スウェーデンのイエテボリとイギリスのバーミンガムにおける結核対策の違いを分析した論文を読む。文献はNiemi, Marjaanna, “The ‘Disappearance of Environmental Problems: The Re-Focusing of Public Health Policies in British and Swedish Cities, 1890-1920”, in Environmental Problems in European Cities in the Nineteenth and Twentieth Centuries (Muenster: Waxman, 2001), 121-141.

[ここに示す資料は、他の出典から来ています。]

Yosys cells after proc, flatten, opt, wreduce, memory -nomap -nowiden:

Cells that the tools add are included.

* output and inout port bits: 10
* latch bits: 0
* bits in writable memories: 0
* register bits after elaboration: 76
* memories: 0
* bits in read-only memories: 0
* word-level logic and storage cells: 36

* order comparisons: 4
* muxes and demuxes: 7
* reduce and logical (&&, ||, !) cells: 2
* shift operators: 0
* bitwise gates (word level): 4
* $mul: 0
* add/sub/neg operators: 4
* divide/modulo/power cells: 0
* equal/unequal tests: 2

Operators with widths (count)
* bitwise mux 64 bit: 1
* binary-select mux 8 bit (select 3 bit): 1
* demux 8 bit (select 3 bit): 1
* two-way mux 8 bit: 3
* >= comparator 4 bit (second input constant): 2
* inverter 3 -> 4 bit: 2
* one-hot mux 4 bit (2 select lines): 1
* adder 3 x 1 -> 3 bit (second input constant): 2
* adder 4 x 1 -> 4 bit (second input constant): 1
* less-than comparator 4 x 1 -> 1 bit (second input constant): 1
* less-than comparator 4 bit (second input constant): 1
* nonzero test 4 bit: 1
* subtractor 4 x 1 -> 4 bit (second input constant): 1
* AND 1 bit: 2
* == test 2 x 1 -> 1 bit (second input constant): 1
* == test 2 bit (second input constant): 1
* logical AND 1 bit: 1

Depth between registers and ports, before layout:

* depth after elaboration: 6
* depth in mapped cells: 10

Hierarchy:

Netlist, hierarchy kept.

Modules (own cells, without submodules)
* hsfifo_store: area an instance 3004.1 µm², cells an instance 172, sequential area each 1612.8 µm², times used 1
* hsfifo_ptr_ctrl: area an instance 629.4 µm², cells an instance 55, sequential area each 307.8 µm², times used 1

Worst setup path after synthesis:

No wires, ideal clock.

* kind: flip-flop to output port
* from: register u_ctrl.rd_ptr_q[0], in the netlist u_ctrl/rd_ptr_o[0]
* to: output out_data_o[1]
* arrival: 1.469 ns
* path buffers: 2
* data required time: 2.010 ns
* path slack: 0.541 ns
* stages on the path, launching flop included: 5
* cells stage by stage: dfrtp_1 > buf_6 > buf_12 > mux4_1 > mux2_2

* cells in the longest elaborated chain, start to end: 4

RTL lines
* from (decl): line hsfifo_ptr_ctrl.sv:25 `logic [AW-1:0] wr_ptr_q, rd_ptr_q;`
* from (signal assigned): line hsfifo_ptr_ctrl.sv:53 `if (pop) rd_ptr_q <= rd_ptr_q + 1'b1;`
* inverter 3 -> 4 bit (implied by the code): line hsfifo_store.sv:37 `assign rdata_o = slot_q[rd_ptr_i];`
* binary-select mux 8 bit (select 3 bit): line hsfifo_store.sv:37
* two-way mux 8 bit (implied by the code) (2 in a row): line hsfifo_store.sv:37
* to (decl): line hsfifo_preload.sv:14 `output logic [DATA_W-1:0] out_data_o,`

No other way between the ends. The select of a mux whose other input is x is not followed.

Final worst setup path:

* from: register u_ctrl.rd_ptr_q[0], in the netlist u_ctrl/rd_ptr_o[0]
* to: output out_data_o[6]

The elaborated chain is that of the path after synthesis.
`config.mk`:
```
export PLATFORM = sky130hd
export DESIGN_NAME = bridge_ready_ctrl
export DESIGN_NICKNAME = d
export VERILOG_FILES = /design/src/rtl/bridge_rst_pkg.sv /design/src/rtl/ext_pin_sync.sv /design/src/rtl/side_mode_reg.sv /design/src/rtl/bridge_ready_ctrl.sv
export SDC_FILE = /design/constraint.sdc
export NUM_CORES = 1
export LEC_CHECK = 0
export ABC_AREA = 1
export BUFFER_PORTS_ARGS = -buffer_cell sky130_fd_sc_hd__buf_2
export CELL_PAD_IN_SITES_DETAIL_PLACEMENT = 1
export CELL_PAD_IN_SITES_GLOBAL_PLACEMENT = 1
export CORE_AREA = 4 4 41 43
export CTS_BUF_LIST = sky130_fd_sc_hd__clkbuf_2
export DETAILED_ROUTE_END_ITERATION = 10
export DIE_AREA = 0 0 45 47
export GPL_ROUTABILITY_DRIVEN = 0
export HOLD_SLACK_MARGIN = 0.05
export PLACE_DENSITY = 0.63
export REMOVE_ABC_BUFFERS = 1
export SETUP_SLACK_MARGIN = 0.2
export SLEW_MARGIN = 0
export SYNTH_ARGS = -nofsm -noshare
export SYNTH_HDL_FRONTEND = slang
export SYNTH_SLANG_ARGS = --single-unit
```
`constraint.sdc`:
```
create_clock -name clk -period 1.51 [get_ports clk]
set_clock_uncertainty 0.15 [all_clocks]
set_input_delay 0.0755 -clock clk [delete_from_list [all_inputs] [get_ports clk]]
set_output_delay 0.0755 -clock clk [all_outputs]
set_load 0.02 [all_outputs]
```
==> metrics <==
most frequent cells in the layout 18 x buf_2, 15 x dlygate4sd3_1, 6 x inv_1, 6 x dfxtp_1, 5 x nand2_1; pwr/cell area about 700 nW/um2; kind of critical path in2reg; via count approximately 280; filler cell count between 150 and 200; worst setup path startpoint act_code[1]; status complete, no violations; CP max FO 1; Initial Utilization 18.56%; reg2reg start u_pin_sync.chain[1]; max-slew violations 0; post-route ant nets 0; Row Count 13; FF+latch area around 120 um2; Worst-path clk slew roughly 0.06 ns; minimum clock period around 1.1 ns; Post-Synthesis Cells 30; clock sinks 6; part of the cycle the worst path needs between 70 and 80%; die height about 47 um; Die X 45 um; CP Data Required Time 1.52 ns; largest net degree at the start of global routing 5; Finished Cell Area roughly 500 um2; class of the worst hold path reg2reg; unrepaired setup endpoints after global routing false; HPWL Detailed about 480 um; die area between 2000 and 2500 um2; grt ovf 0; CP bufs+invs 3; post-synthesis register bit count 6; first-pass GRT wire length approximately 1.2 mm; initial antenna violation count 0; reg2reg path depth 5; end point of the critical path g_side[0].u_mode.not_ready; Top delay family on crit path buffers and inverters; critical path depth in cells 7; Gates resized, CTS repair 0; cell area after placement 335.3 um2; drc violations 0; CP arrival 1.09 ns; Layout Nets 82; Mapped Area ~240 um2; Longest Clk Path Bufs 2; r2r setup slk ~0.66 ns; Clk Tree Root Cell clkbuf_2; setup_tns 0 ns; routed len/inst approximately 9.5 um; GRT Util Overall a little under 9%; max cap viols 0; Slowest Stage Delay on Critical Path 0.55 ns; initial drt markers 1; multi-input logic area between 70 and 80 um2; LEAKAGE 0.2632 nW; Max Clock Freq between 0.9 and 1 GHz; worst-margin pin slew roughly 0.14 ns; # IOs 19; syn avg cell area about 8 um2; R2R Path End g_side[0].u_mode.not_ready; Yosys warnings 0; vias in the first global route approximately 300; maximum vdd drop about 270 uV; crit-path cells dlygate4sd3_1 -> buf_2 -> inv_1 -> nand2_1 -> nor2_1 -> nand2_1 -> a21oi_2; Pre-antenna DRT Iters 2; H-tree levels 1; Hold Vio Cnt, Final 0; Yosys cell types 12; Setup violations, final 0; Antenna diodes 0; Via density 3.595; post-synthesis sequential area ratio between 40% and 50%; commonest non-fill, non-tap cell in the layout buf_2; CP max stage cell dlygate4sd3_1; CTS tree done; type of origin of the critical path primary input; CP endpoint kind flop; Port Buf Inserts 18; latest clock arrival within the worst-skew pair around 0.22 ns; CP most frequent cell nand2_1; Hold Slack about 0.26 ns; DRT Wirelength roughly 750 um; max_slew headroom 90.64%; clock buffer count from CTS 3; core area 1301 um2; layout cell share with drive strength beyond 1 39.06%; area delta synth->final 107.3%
File: src/rtl/pmu_pkg.sv
package pmu_pkg;

    localparam int ADDR_W = 12;
    localparam int DATA_W = 32;
    localparam int IDX_W  = 6;

    localparam int CTRL_EN_BIT  = 0;
    localparam int CTRL_CLR_BIT = 1;
    localparam int GRP_EN_BIT   = 11;
    localparam int GRP_CNT_LSB  = 24;
    localparam int CFG_GRP_LSB  = 24;

    typedef enum logic [3:0] {
        RG_NONE,
        RG_CTRL,
        RG_CFG,
        RG_ENSET,
        RG_ENCLR,
        RG_IESET,
        RG_IECLR,
        RG_OVF,
        RG_GRP,
        RG_SEL,
        RG_VAL
    } region_e;

    typedef struct packed {
        region_e           region;
        logic [IDX_W-1:0]  idx;
    } bus_dec_t;

    function automatic bus_dec_t pmu_decode(input logic [ADDR_W-1:0] a);
        bus_dec_t d;
        d.idx    = a[IDX_W+1:2];
        d.region = RG_NONE;
        case (a[11:8])
            4'h0: begin
                case (a[7:0])
                    8'h00: d.region = RG_CTRL;
                    8'h04: d.region = RG_CFG;
                    8'h10: d.region = RG_ENSET;
                    8'h14: d.region = RG_ENCLR;
                    8'h18: d.region = RG_IESET;
                    8'h1C: d.region = RG_IECLR;
                    8'h20: d.region = RG_OVF;
                    default: d.region = RG_NONE;
                endcase
            end
            4'h1: d.region = RG_GRP;
            4'h2: d.region = RG_SEL;
            4'h3: d.region = RG_VAL;
            default: d.region = RG_NONE;
        endcase
        return d;
    endfunction

endpackage

File: src/rtl/pmu_counter.sv
module pmu_counter #(
    parameter int CNT_W   = 32,
    parameter int NUM_EVT = 16,
    parameter int SEL_W   = 4
) (
    input  logic               clk,
    input  logic               rst,
    input  logic               active,
    input  logic [SEL_W-1:0]   sel,
    input  logic [NUM_EVT-1:0] evt,
    input  logic               clr,
    input  logic               load,
    input  logic [CNT_W-1:0]   load_val,
    output logic [CNT_W-1:0]   value,
    output logic               wrap
);
    localparam int EXT_W = 1 << SEL_W;

    logic [EXT_W-1:0] evt_ext;
    logic             hit;

    assign evt_ext = EXT_W'(evt);
    assign hit     = active && evt_ext[sel];
    assign wrap    = hit && !clr && !load && (value == {CNT_W{1'b1}});

    always_ff @(posedge clk) begin
        if (rst) begin
            value <= '0;
        end else if (clr) begin
            value <= '0;
        end else if (load) begin
            value <= load_val;
        end else if (hit) begin
            value <= value + 1'b1;
        end
    end
endmodule

File: src/rtl/pmu_regs.sv
module pmu_regs
    import pmu_pkg::*;
#(
    parameter int NUM_CNT = 8,
    parameter int NUM_GRP = 2,
    parameter int CNT_W   = 32,
    parameter int SEL_W   = 4
) (
    input  logic                              clk,
    input  logic                              rst,
    input  logic                              wr_en,
    input  logic                              rd_en,
    input  logic [ADDR_W-1:0]                 addr,
    input  logic [DATA_W-1:0]                 wdata,
    input  logic [NUM_CNT-1:0][CNT_W-1:0]     cnt_val,
    input  logic [NUM_CNT-1:0]                wrap,
    output logic [DATA_W-1:0]                 rdata,
    output logic                              glob_en,
    output logic [NUM_GRP-1:0]                grp_en,
    output logic [NUM_CNT-1:0]                cnt_en,
    output logic [NUM_CNT-1:0]                int_en,
    output logic [NUM_CNT-1:0]                ovf,
    output logic [NUM_CNT-1:0][SEL_W-1:0]     evsel,
    output logic                              clr_all,
    output logic [NUM_CNT-1:0]                load
);
    localparam int PER_GRP = NUM_CNT / NUM_GRP;

    bus_dec_t           dec;
    logic [NUM_CNT-1:0] w1c;
    logic [NUM_CNT-1:0] wbits;
    logic [DATA_W-1:0]  rd_next;

    assign dec   = pmu_decode(addr);
    assign wbits = wdata[NUM_CNT-1:0];

    always_comb begin
        clr_all = wr_en && (dec.region == RG_CTRL) && wdata[CTRL_CLR_BIT];
        w1c     = (wr_en && (dec.region == RG_OVF)) ? wbits : '0;
        for (int n = 0; n < NUM_CNT; n++) begin
            load[n] = wr_en && (dec.region == RG_VAL) && (dec.idx == IDX_W'(n));
        end
    end

    always_comb begin
        rd_next = '0;
        case (dec.region)
            RG_CTRL:  rd_next[CTRL_EN_BIT] = glob_en;
            RG_CFG: begin
                rd_next[7:0]                    = 8'(NUM_CNT);
                rd_next[CFG_GRP_LSB +: 8]       = 8'(NUM_GRP);
            end
            RG_ENSET, RG_ENCLR: rd_next[NUM_CNT-1:0] = cnt_en;
            RG_IESET, RG_IECLR: rd_next[NUM_CNT-1:0] = int_en;
            RG_OVF:   rd_next[NUM_CNT-1:0] = ovf;
            RG_GRP: begin
                for (int g = 0; g < NUM_GRP; g++) begin
                    if (dec.idx == IDX_W'(g)) begin
                        rd_next[GRP_EN_BIT]         = grp_en[g];
                        rd_next[GRP_CNT_LSB +: 4]   = 4'(PER_GRP);
                    end
                end
            end
            RG_SEL: begin
                for (int n = 0; n < NUM_CNT; n++) begin
                    if (dec.idx == IDX_W'(n)) rd_next[SEL_W-1:0] = evsel[n];
                end
            end
            RG_VAL: begin
                for (int n = 0; n < NUM_CNT; n++) begin
                    if (dec.idx == IDX_W'(n)) rd_next[CNT_W-1:0] = cnt_val[n];
                end
            end
            default: rd_next = '0;
        endcase
    end

    always_ff @(posedge clk) begin
        if (rst) begin
            glob_en <= 1'b0;
            grp_en  <= '0;
            cnt_en  <= '0;
            int_en  <= '0;
            ovf     <= '0;
            evsel   <= '0;
            rdata   <= '0;
        end else begin
            if (wr_en) begin
                case (dec.region)
                    RG_CTRL:  glob_en <= wdata[CTRL_EN_BIT];
                    RG_ENSET: cnt_en  <= cnt_en | wbits;
                    RG_ENCLR: cnt_en  <= cnt_en & ~wbits;
                    RG_IESET: int_en  <= int_en | wbits;
                    RG_IECLR: int_en  <= int_en & ~wbits;
                    RG_GRP: begin
                        for (int g = 0; g < NUM_GRP; g++) begin
                            if (dec.idx == IDX_W'(g)) grp_en[g] <= wdata[GRP_EN_BIT];
                        end
                    end
                    RG_SEL: begin
                        for (int n = 0; n < NUM_CNT; n++) begin
                            if (dec.idx == IDX_W'(n)) evsel[n] <= wdata[SEL_W-1:0];
                        end
                    end
                    default: ;
                endcase
            end
            ovf <= (ovf & ~w1c) | wrap;
            if (rd_en) rdata <= rd_next;
        end
    end
endmodule

File: src/rtl/pmu_evt_bank.sv
module pmu_evt_bank
    import pmu_pkg::*;
#(
    parameter int NUM_CNT = 8,
    parameter int NUM_GRP = 2,
    parameter int CNT_W   = 32,
    parameter int NUM_EVT = 16
) (
    input  logic               clk,
    input  logic               rst,
    input  logic               bus_wr,
    input  logic               bus_rd,
    input  logic [11:0]        bus_addr,
    input  logic [31:0]        bus_wdata,
    output logic [31:0]        bus_rdata,
    input  logic [NUM_EVT-1:0] evt_in,
    output logic               irq
);
    localparam int PER_GRP = NUM_CNT / NUM_GRP;
    localparam int SEL_W   = (NUM_EVT > 1) ? $clog2(NUM_EVT) : 1;

    logic                          glob_en;
    logic [NUM_GRP-1:0]            grp_en;
    logic [NUM_CNT-1:0]            cnt_en;
    logic [NUM_CNT-1:0]            int_en;
    logic [NUM_CNT-1:0]            ovf;
    logic [NUM_CNT-1:0][SEL_W-1:0] evsel;
    logic                          clr_all;
    logic [NUM_CNT-1:0]            load;
    logic [NUM_CNT-1:0]            wrap;
    logic [NUM_CNT-1:0][CNT_W-1:0] cnt_val;

    pmu_regs #(
        .NUM_CNT(NUM_CNT), .NUM_GRP(NUM_GRP), .CNT_W(CNT_W), .SEL_W(SEL_W)
    ) u_regs (
        .clk(clk), .rst(rst), .wr_en(bus_wr), .rd_en(bus_rd),
        .addr(bus_addr), .wdata(bus_wdata), .cnt_val(cnt_val), .wrap(wrap),
        .rdata(bus_rdata), .glob_en(glob_en), .grp_en(grp_en),
        .cnt_en(cnt_en), .int_en(int_en), .ovf(ovf), .evsel(evsel),
        .clr_all(clr_all), .load(load)
    );

    for (genvar i = 0; i < NUM_CNT; i++) begin : g_cnt
        localparam int GI = i / PER_GRP;
        logic on;
        assign on = glob_en && grp_en[GI] && cnt_en[i];

        pmu_counter #(
            .CNT_W(CNT_W), .NUM_EVT(NUM_EVT), .SEL_W(SEL_W)
        ) u_cnt (
            .clk(clk), .rst(rst), .active(on), .sel(evsel[i]), .evt(evt_in),
            .clr(clr_all), .load(load[i]), .load_val(bus_wdata[CNT_W-1:0]),
            .value(cnt_val[i]), .wrap(wrap[i])
        );
    end

    assign irq = |(ovf & int_en);
endmodule

File: config.mk
export PLATFORM = sky130hd
export DESIGN_NAME = pmu_evt_bank
export DESIGN_NICKNAME = d
export VERILOG_FILES = /design/src/rtl/pmu_pkg.sv /design/src/rtl/pmu_counter.sv /design/src/rtl/pmu_regs.sv /design/src/rtl/pmu_evt_bank.sv
export SDC_FILE = /design/constraint.sdc
export NUM_CORES = 1
export LEC_CHECK = 0
export CORE_UTILIZATION = 53
export DETAILED_ROUTE_END_ITERATION = 7
export PLACE_DENSITY = 0.82
export SLEW_MARGIN = 0
export SYNTH_ARGS = -nofsm -noshare
export SYNTH_HDL_FRONTEND = slang
export SYNTH_HIERARCHICAL = 1
export SYNTH_SLANG_ARGS = --single-unit
export TNS_END_PERCENT = 10
File: constraint.sdc
create_clock -name clk -period 3.35 [get_ports clk]
set_input_delay 0.67 -clock clk [delete_from_list [all_inputs] [get_ports clk]]
set_output_delay 0.67 -clock clk [all_outputs]
set_load 0.005 [all_outputs]
==> impl_metrics.prom <==
# TYPE chip_impl_metric gauge
chip_impl_metric{name="cts_post_setup_buffers_inserted",unit=""} 0
chip_impl_metric{name="die_x",unit="µm"} 210.3
chip_impl_info{name="timing.rr.start",value="u_regs/evsel[30]$_SDFFE_PP0P_"} 1
chip_impl_metric{name="synth.yosys.seq_area_share",unit="%"} 30.21
chip_impl_metric{name="cts.clk_slew.worst_paths",unit="ps"} 60
chip_impl_metric{name="fraction_of_final_layout_cells_with_drive_strength_greater_than_1",unit="%"} 14.56
chip_impl_metric{name="synth.lib_cells_used.distinct",unit=""} 85
chip_impl_metric{name="finalNetCount",unit=""} 2889
chip_impl_metric{name="hpwl",unit="mm"} 67.54
chip_impl_metric{name="drt_first_pass_iters",unit=""} 7
chip_impl_metric{name="vdd_ir_drop_max",unit="mV"} 0.2925
chip_impl_info{name="timing.critical_path.to_type",value="register"} 1
chip_impl_info{name="min-delay-path-class",value="register to register"} 1
chip_impl_metric{name="period_share",unit="%"} 91.65
chip_impl_metric{name="setup_violations",unit=""} 0
chip_impl_info{name="most-common-layout-cells",value="a21oi_1, dfxtp_1, o21ai_0"} 1
chip_impl_metric{name="ys_ff_latch",unit=""} 347
chip_impl_metric{name="detail_route.drc_violations",unit=""} 0
chip_impl_info{name="clock_tree_from_tritoncts",value="done"} 1
chip_impl_info{name="startpoint",value="bus_addr[5]"} 1
chip_impl_info{name="clock_tree.root_cell",value="clkbuf_16"} 1
chip_impl_metric{name="finalClockSkew",unit="ps"} 32.24
chip_impl_metric{name="global_route_wire_length_before_repair",unit="mm"} 138.9
chip_impl_metric{name="htree_levels",unit=""} 2
chip_impl_info{name="cp-start-kind",value="input port"} 1
chip_impl_metric{name="max-clock-path-buffers",unit=""} 3
chip_impl_metric{name="synth-edff-count",unit=""} 0
chip_impl_info{name="outcome",value="finished, final reports clean"} 1
chip_impl_info{name="dominant_combinational_cell_family_by_area_after_synthesis",value="compound AO/OA/AOI/OAI gates"} 1
chip_impl_metric{name="vias_in_the_first_global_route",unit=""} 22150
chip_impl_metric{name="initial_core_util",unit="%"} 54.33
chip_impl_metric{name="portBuffers",unit=""} 96
chip_impl_metric{name="cap_viol_max_count",unit=""} 0
chip_impl_metric{name="static_leakage",unit="µW"} 0.007548
chip_impl_metric{name="synth_fa_ha_area_share",unit="%"} 0.4353
chip_impl_metric{name="worstMarginPinSlew",unit="ps"} 1128
chip_impl_metric{name="antenna_found_initial",unit=""} 6
chip_impl_metric{name="placement.setup.worst_slack",unit="ps"} -152.8
chip_impl_metric{name="post-route-cell-area",unit="µm²"} 26470
chip_impl_metric{name="num_io_pins",unit=""} 97
chip_impl_metric{name="syn_area",unit="µm²"} 22990
chip_impl_metric{name="cts_num_sinks",unit=""} 347
chip_impl_metric{name="worst_slack",unit="ps"} 279.8
chip_impl_metric{name="vias_per_cell",unit=""} 6.960
chip_impl_metric{name="multi_input_comb_area",unit="µm²"} 14790
chip_impl_metric{name="place_congestion",unit=""} 1.042
chip_impl_metric{name="sequential_cell_area",unit="µm²"} 6947
chip_impl_metric{name="max_freq",unit="MHz"} 325.7
chip_impl_metric{name="postRouteWirelength",unit="mm"} 93.24
chip_impl_info{name="rsz0062_at_grt",value="false"} 1
chip_impl_metric{name="drt_first_iter_violations",unit=""} 3606
chip_impl_metric{name="synth_compound_area_share",unit="%"} 30.32
chip_impl_metric{name="postSynthAreaPerCell",unit="µm²"} 8.370
chip_impl_metric{name="hold_violations",unit=""} 0
chip_impl_metric{name="area_growth_syn_to_layout",unit="%"} 15.12
chip_impl_metric{name="hold_slack",unit="ps"} 461.3
chip_impl_info{name="hold_path_startpoint",value="u_regs/rdata[16]$_SDFFE_PP0P_"} 1
chip_impl_metric{name="synthXorXnorAreaFrac",unit="%"} 9.332
chip_impl_metric{name="finalMaxSlewViolations",unit=""} 0
chip_impl_metric{name="postSynthNetCount",unit=""} 2819
chip_impl_metric{name="cts_inserted_buffers",unit=""} 40
chip_impl_metric{name="coreArea",unit="µm²"} 42320
chip_impl_metric{name="floorplan.die_area",unit="µm²"} 44220
chip_impl_info{name="final_common_cell",value="a21oi_1"} 1
chip_impl_metric{name="multiplexer_area_fraction_after_synthesis",unit="%"} 9.136
chip_impl_metric{name="dpl.cell_count",unit=""} 3352
chip_impl_metric{name="rows",unit=""} 75
chip_impl_metric{name="cts_hold_buf",unit=""} 0
chip_impl_metric{name="avg_wl_per_cell",unit="µm"} 27.21
chip_impl_metric{name="final.fill_count",unit=""} 3649
chip_impl_metric{name="fin_cells",unit=""} 3426
chip_impl_metric{name="finalWorstPathRequiredPeriod",unit="ps"} 3070
chip_impl_metric{name="asyncSetResetFlopFracSynth",unit="%"} 0
chip_impl_metric{name="clk-insertion-delay-late",unit="ps"} 590
chip_impl_metric{name="vias",unit=""} 23840
chip_impl_info{name="dominantRegCellSynth",value="dfxtp_1"} 1
chip_impl_metric{name="grt.overflow.total",unit=""} 0
chip_impl_metric{name="synthesis.yosys.warnings",unit=""} 6
chip_impl_metric{name="powerDensity",unit="nW/µm²"} 354.8
chip_impl_info{name="crit_type",value="input port to register"} 1
chip_impl_metric{name="final_core_occ",unit="%"} 62.55
chip_impl_metric{name="cp.required",unit="ps"} 3840
chip_impl_metric{name="grt_start_max_net_pins",unit=""} 63
chip_impl_metric{name="timing.critical_path.arrival",unit="ps"} 3560
chip_impl_metric{name="grt.total_usage",unit="%"} 41.44
chip_impl_metric{name="syn_inst",unit=""} 2747
chip_impl_metric{name="slew_headroom",unit="%"} 24.20
chip_impl_metric{name="path_max_fanout",unit=""} 30
chip_impl_metric{name="postRouteAntennaNets",unit=""} 0
chip_impl_metric{name="dpl-instance-area",unit="µm²"} 25140
chip_impl_metric{name="die_height",unit="µm"} 210.3
chip_impl_metric{name="post_cts_resized",unit=""} 0
chip_impl_metric{name="post_synth_and_or_nand_nor_area_fraction",unit="%"} 14.49
-- where the power goes --
part / internal (µW) / total (µW) / switching (µW)
registers: 4130 / 4140 / 9.19
clock network: 2630 / 4490 / 1860
logic: 250 / 755 / 505
total: 7020 / 9390 / 2370
-- per-stage QoR --
stage,power (µW),TNS [ps]
finish,9393,0
global route,9598,0
CTS,9371,0
detailed placement,4953,-152.8
global placement,4944,-136.5
floorplan,4544,0
-- critical path: stages --
cell and delay, ps:
clkdlybuf4s50_1 520, buf_4 220, nor4b_4 80, buf_12 190, nand3_1 120, buf_4 290, nor2_1 60, a2111oi_0 880
buf_4 230, a311oi_1 40, a211oi_1 230
-- per-layer routing --
metal  global-route usage (%)  routed length [µm]  share of wire, %  up-vias
li1                         -                   -                 -    10440
met4                    24.31                6111               6.6        8
met5                        0                  57             0.061        -
met2                    61.24               39560                42     1739
met1                    53.88               35370                38    11290
met3                    11.58               12140                13      370
-- cell usage after synthesis (7+ instances only) --
cell / n / area share [%]
a21oi_1: 392 / 8.5
dfxtp_1: 347 / 30
o21ai_0: 291 / 6.3
xnor2_1: 244 / 9.3
nand2_1: 164 / 2.7
nor2_1: 153 / 2.5
nand3_1: 133 / 2.9
clkbuf_1: 124 / 2.0
mux2i_1: 112 / 4.9
nand4_1: 89 / 2.4
a2111oi_2: 79 / 5.2
a211oi_1: 62 / 2.0
inv_1: 62 / 1.0
buf_2: 40 / 0.87
mux2_2: 35 / 1.7
and3_1: 30 / 0.82
buf_4: 27 / 0.88
mux4_2: 26 / 2.5
o22ai_1: 26 / 0.71
buf_6: 23 / 1.1
a211oi_2: 19 / 1.0
nor2b_1: 19 / 0.52
nor3_1: 19 / 0.41
o211ai_1: 16 / 0.52
a32oi_1: 14 / 0.53
o311ai_2: 14 / 0.99
a221oi_1: 13 / 0.50
a311oi_1: 12 / 0.46
a22oi_1: 11 / 0.36
nand2b_1: 11 / 0.30
nor4b_1: 9 / 0.34
a21o_1: 8 / 0.26
ha_1: 8 / 0.44
a2111oi_1: 7 / 0.30
a21boi_0: 7 / 0.23
a22o_1: 7 / 0.27
clkinv_1: 7 / 0.11
o41ai_1: 7 / 0.27
-- cells by family (layout without fill, tap and decap cells) --
family,after synthesis,after routing
other,0,5
buffers and inverters,286,383
AO/OA/AOI/OAI,1027,1027
AND/OR/NAND/NOR,661,661
flip-flops,347,347
XOR/XNOR,245,245
adder cells (fa/ha/maj),8,8
multiplexers,173,173
-- registers in the layout (all words and copies together) (netlist names), named ones only --
| signal | count |
|---|---|
| g_cnt.u_cnt/value | 256 |
| u_regs/evsel | 32 |
| u_regs/glob_en | 1 |
| u_regs/grp_en | 2 |
| u_regs/ovf | 8 |
| u_regs/rdata | 32 |
-- worst paths after layout --
path	to	slack, ps	cells after the start
max	u_regs/rdata[2]$_SDFFE_PP0P_	280	11
min	u_regs/rdata[16]$_SDFFE_PP0P_	460	2
max reg2reg	g_cnt[7].u_cnt/value[31]$_SDFFE_PP0P_	680	7
min reg2reg	u_regs/rdata[16]$_SDFFE_PP0P_	460	2
-- layout make-up --
cell class,instances,share of cell area [%]
clock buffers,59,4.547
diodes,5,0.04727
multi-input cells,2114,55.89
well taps,577,2.727
repair buffers,245,9.151
inverters,69,0.9784
flip-flops and latches,347,26.24
clock inverters,10,0.4160
Power figures use the tool's default switching activity.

 19世紀・20世紀になると先進諸国の医学・医療政策は似てくるという側面を持っている。種痘、急性感染症対策、結核対策、梅毒対策、乳幼児死亡対策、母子衛生・・・多くの先進国が、ほぼ同じ時期に同じ目標を掲げた政策を実施した。しかし、その中身というのは地域の政治・経済・文化的な要因に媒介されて大幅に変わってくることは容易に予想がつくし、この手の比較研究というのはわりと沢山ある。この論文はそういった手法を用いた論文の中でも出色だと思う。何かとても目新しい概念を使っているわけではないと思うが、どのように・どんなメカニズムで二つの都市の結核対策が違ってきたのかということが非常にクリアに描かれている。イエテボリでもバーミンガムでも劣悪な住宅状況が結核を広めているという同じ合意から出発したのに、イエテボリにおいては重症患者のサナトリウム収容によって結核菌の蔓延を防ぐという細菌学的な手段が取られ、一方バーミンガムにおいては労働者が生活様式を改善し健康によい食品を購入し、市場や私的領域の判断によって、結核への抵抗力が大きい健康な身体を獲得できるような教育に重点がおかれた。当たり前の話だが、記述に深みと的確さがある。必ずしもメジャーな媒体に出版された文献ではないが、水準が高い。